(Data records)
--- design/flow/config.mk ---
export PLATFORM = sky130hd
export DESIGN_NAME = threshold
export DESIGN_NICKNAME = threshold
export VERILOG_FILES = /design/flow/design.v
export SDC_FILE = /design/flow/constraint.sdc
export NUM_CORES = 4
export LEC_CHECK = 1
export CORE_UTILIZATION = 30
--- design/flow/constraint.sdc ---
current_design threshold

set clk_period 2.6
set clk_io_pct 0.2

create_clock -name clk0 -period $clk_period [get_ports {clk}]

set non_clock_inputs [all_inputs -no_clocks]
set_input_delay [expr $clk_period * $clk_io_pct] -clock clk0 $non_clock_inputs
set_output_delay [expr $clk_period * $clk_io_pct] -clock clk0 [all_outputs]
--- design/flow/design.v ---
module threshold#(
      parameter                       FFT  = 1024,
      parameter                       HFFT = FFT/2,
      parameter                       LGFFT = 10,
      parameter                       ACCUTHRESH = HFFT/2,
      parameter                       COUNTTHRESH = 200
      ) (
    input                            clk,
    input                            rst,
    input [LGFFT-2:0]             i_data,
    output                          jump,
    output[4:0]                   height 
);
logic [32:0] counter_r,counter_w;
localparam S_IDLE = 0;
localparam S_ACCUM = 1;
logic state_r,state_w;
logic [LGFFT-2:0] height_r,height_w;
logic jump_r,jump_w;
assign height = height_r[LGFFT-3] ? 30 :
                height_r[LGFFT-4] ? 27 :
                height_r[LGFFT-5] ? 24 :
                height_r[LGFFT-6] ? 21 :
                height_r[LGFFT-7] ? 18 :
                height_r[LGFFT-8] ? 15 :
                1;
assign jump = jump_r;
always_comb begin
    state_w = state_r;
    jump_w = jump_r;
    height_w = height_r;
	 counter_w = counter_r;
    case (state_r) 
        S_IDLE : begin
            jump_w = 0;
            if (i_data >= ACCUTHRESH)begin
                counter_w = 0;
                state_w = S_ACCUM;
                height_w = i_data;
            end
        end
        S_ACCUM : begin
            if (counter_r == COUNTTHRESH)begin
                state_w = S_IDLE;
                jump_w  = 1'b1;
            end
            if (i_data >= ACCUTHRESH)begin
                counter_w = counter_r + 1;
                if(height_r < i_data) height_w = i_data;
            end
            else begin
                state_w = S_IDLE;
            end
        end
    endcase
end
always_ff @(posedge clk or negedge rst) begin
    if(!rst)begin
        state_r       <=   'b0;
        jump_r        <=   'b0;
        height_r      <=   'b0;
		  counter_r     <=   'b0;
    end
    else  begin
        state_r       <=   state_w;
        jump_r        <=   jump_w;
        height_r      <=   height_w;
		  counter_r     <=   counter_w;
    end
end
endmodule
--- design/flow/run.sh ---
#!/bin/bash
# OpenROAD 26Q1-2900-gdf79404cd8, Yosys 0.63+post, stock flow scripts
make -C /OpenROAD-flow-scripts/flow DESIGN_CONFIG=/design/flow/config.mk WORK_HOME=/design/flow/orfs finish
==> GITHUB_STEP_SUMMARY <==
## Implementation flow summary

| Metric | Value |
|---|---|
| Total negative slack | 0 ns |
| Flip-flops with a built-in enable | 0 |
| WL per Instance | 13.5 um |
| IO Count | 17 |
| RD Place Congestion | 0.873 |
| Setup Viol. Count Final | 0 |
| Final Hold Vio Count | 0 |
| Vias in the first global route | between 2k and 2.5k |
| Pre-antenna DRT Iters | 4 |
| Status | finished, final reports clean |
| Cell Int Power | 1.04 mW |
| Crit path DRT | ~2.8 ns |
| First-pass GRT wire length | 9520 um |
| WP buf/inv | 2 |
| Layout fillers | 799 |
| Hold Buf Count CTS | 0 |
| Yosys Chip Area | about 2500 um2 |
| Clk root buf | clkbuf_8 |
| CP cell instances | clkdlybuf4s50_1 -> inv_1 -> ha_1 -> a21o_1 -> a31oi_1 -> o21ai_0 -> a211oi_4 -> mux2_2 |
| Achievable Freq | 416 MHz |
| H-tree depth | 2 |
| Post-layout period usage | approximately 90% |
| Synth unique cells | around 45 |
| Final wirelength | between 5000 and 6000 um |
| Hold Path Class | in -> async |
| Worst vdd ir | 0.242 mV |
| Combinational cell fraction of total power | approximately 15% |
| Family with the most delay on the worst path | AND-OR/OR-AND gates |
| Die W | 93.9 um |
| Worst Path Class, Setup | in -> reg |
| Diodes inserted | 0 |
| Post-synthesis sequential area ratio | 43.4% |
| Worst Tran Pin Value | 0.780 ns |
| Post-CTS Setup Bufs | 0 |
| Post-DP HPWL | 3850 um |
| Slew headroom | a little under half |
| Initial antenna violation count | 0 |
| Reg2reg setup slack | ~0.48 ns |
| Yosys Instances | ~280 |
| CTS buffer count | 5 |
| Yosys reg bits | 44 |
| Die Size | between 8000 and 9000 um2 |
| Worst Setup End Kind | flop |
| CORE AREA | around 8200 um2 |
| RSZ-0062 raised after global routing | false |
| Antenna Nets Post-Route | 0 |
| Area Overhead vs Synth | 15.5% |
| Slew Viols, Final | 0 |
| Synthesized area | 2540 um2 |
| Sw Share | between 20% and 30% |
| OpenROAD warnings | 26 |
| Longest Clk Path Bufs | 2 |
| Vias post-DR | 2058 |
| Late-Pin Clk Latency | a little under 0.3 ns |
| Critical path's slowest cell | clkdlybuf4s50_1 |
| Critical path peak fanout | 7 |
| Synth warn | 1 |
| DRT iter0 DRCs | 135 |
| Lkg Pwr | 1.27 nW |
| Die Ht | 93.9 um |
| Clock Skews | slightly above 0.008 ns |
| Top_reg_cell synth | dfrtp_1 |
| Max-cap violations | 0 |
| P per Cell Area | between 400 and 500 nW/um2 |
| GRT Total Usage | 13.8% |
| Largest net degree at the start of global routing | 45 |
| # port buffers | 16 |
| Overflow after GRT | 0 |
| Async S/R FF share, synth | ~100% |
| Gate Count Post-Synth | 275 |
| CTS resizes | 0 |
| Placement Setup Slack | -0.132 ns |
| Row count | 33 |
| CP arrival | about 2.6 ns |
| FP Util | between 30% and 40% |
| Vias per cell | 5.08 |
| Flop pwr share | 53.3% |
| Clk sink count | 44 |
| Clock transition at path regs | about 0.080 ns |
| Post-Syn Area per Cell | 9.22 um2 |
| Clock share of power | between 30 and 40% |
| DRC | 0 |
| Fin worst setup slack | around 0.19 ns |
| Worst stage delay on the critical path | 0.47 ns |
| Layout cells sized above 1 | about a tenth |
| Final critical-path required period | 2.41 ns |
| NetSw | 0.379 mW |
| CP Launch Type | input port |
| CTS tree | yes |
-- metal layers --
metal	up-vias	wire, um	GRT usage [%]
li1	1035	-	-
met1	965	2790	21.6
met2	51	2360	21.3
met3	7	268	2.39
met4	0	46	1.03
met5	-	0	0
-- area by class of cell --
cell class                 instances  area [um2]  area share [%]
clock buffer                       8        90.1            3.08
inverter                          14        52.6            1.79
multi-input combinational        209        1330            45.5
sequential                        44        1100            37.6
tap                              105         131            4.49
timing repair buffer              25         223            7.60
-- power groups by stage --
stage | combinational [mW] | sequential [mW] | clock, mW
after global routing | 0.253 | 0.765 | 0.482
after CTS | 0.223 | 0.757 | 0.461
final | 0.219 | 0.758 | 0.445
-- cells by family after synthesis --
family	Yosys count	synth area share [%]
AND-OR/OR-AND	47	11.7
multiplexers	8	3.40
adder cells (fa/ha/maj)	10	4.93
buffers and inverters	22	4.09
flip-flops	44	43.4
AND/OR/NAND/NOR	128	26.9
XOR/XNOR	16	5.53
-- state kept, by name, indices dropped and copies added, names as in the netlist --
register	flops
height_r	9
jump_r	1
counter_r	33
state_r	1
-- layout by cell type, fill, tap and decap left out, types with 2 or more instances in the layout --
master / synthesis / routed
buf_4: 1 / 9
a41oi_1: 2 / 2
nor3_1: 5 / 5
mux2i_1: 3 / 3
or3_1: 6 / 6
ha_1: 10 / 10
nand2_1: 23 / 23
o31ai_1: 5 / 5
nand4_1: 13 / 13
a21o_1: 2 / 2
a21oi_1: 12 / 12
mux2_2: 5 / 5
nand3_1: 23 / 23
clkbuf_8: 0 / 6
inv_1: 13 / 13
o21ai_0: 18 / 18
xnor2_1: 2 / 2
nor4_1: 9 / 9
clkbuf_1: 3 / 2
nor2_1: 35 / 35
and3_1: 2 / 2
dfrtp_1: 44 / 44
xor2_1: 14 / 14
nand4_4: 2 / 2
clkdlybuf4s50_1: 0 / 15
-- synth_stat cells (2+ instances only) --
library cell	number	area [um2]
mux2_2	5	56.3
nor3_1	5	25.0
o21ai_0	18	90.1
o31ai_1	5	37.5
buf_6	2	22.5
a21oi_1	12	60.1
dfrtp_1	44	1100
clkbuf_1	3	11.3
nand3_1	23	115
nor2_1	35	131
nand2_1	23	86.3
a21o_1	2	15.0
a41oi_1	2	17.5
xnor2_1	2	17.5
nand4_4	2	42.5
and3_1	2	12.5
mux2i_1	3	30.0
nand4_1	13	81.3
xor2_1	14	123
or3_1	6	37.5
inv_1	13	48.8
ha_1	10	125
nor4_1	9	56.3
-- stage by stage --
step	power [mW]	instance area, um2	hold WS, ns	instances	utilization, %
2_1_floorplan	0.893	2540	0.224	275	-
3_3_place_gp	0.989	2840	0.462	397	34.6
3_5_place_dp	0.992	2840	0.461	397	34.6
4_1_cts	1.44	2930	0.314	405	35.6
5_1_grt	1.50	2930	0.336	405	35.6
6_report	1.42	2930	0.287	405	35.6
-- final timing paths --
kind,cells past startpoint,end,start
max,8,height_r[5],i_data[2]
min in group clk0,1,height_r[8],height_r[8]
max in group asynchronous,2,counter_r[9],rst
max reg2reg,6,height_r[5],height_r[2]
min,2,height_r[7],rst
min reg2reg,1,height_r[8],height_r[8]
Power is estimated from default activity; no workload was simulated.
(End Data records)
**What this task involves:**
The lines above from the one with "2k and 2.5k |" through the one with "buf/inv | 2 |" are to be duplicated exactly, ends included, with nothing added.

**Solution to this problem:**
| Vias in the first global route | between 2k and 2.5k |
| Pre-antenna DRT Iters | 4 |
| Status | finished, final reports clean |
| Cell Int Power | 1.04 mW |
| Crit path DRT | ~2.8 ns |
| First-pass GRT wire length | 9520 um |
| WP buf/inv | 2 |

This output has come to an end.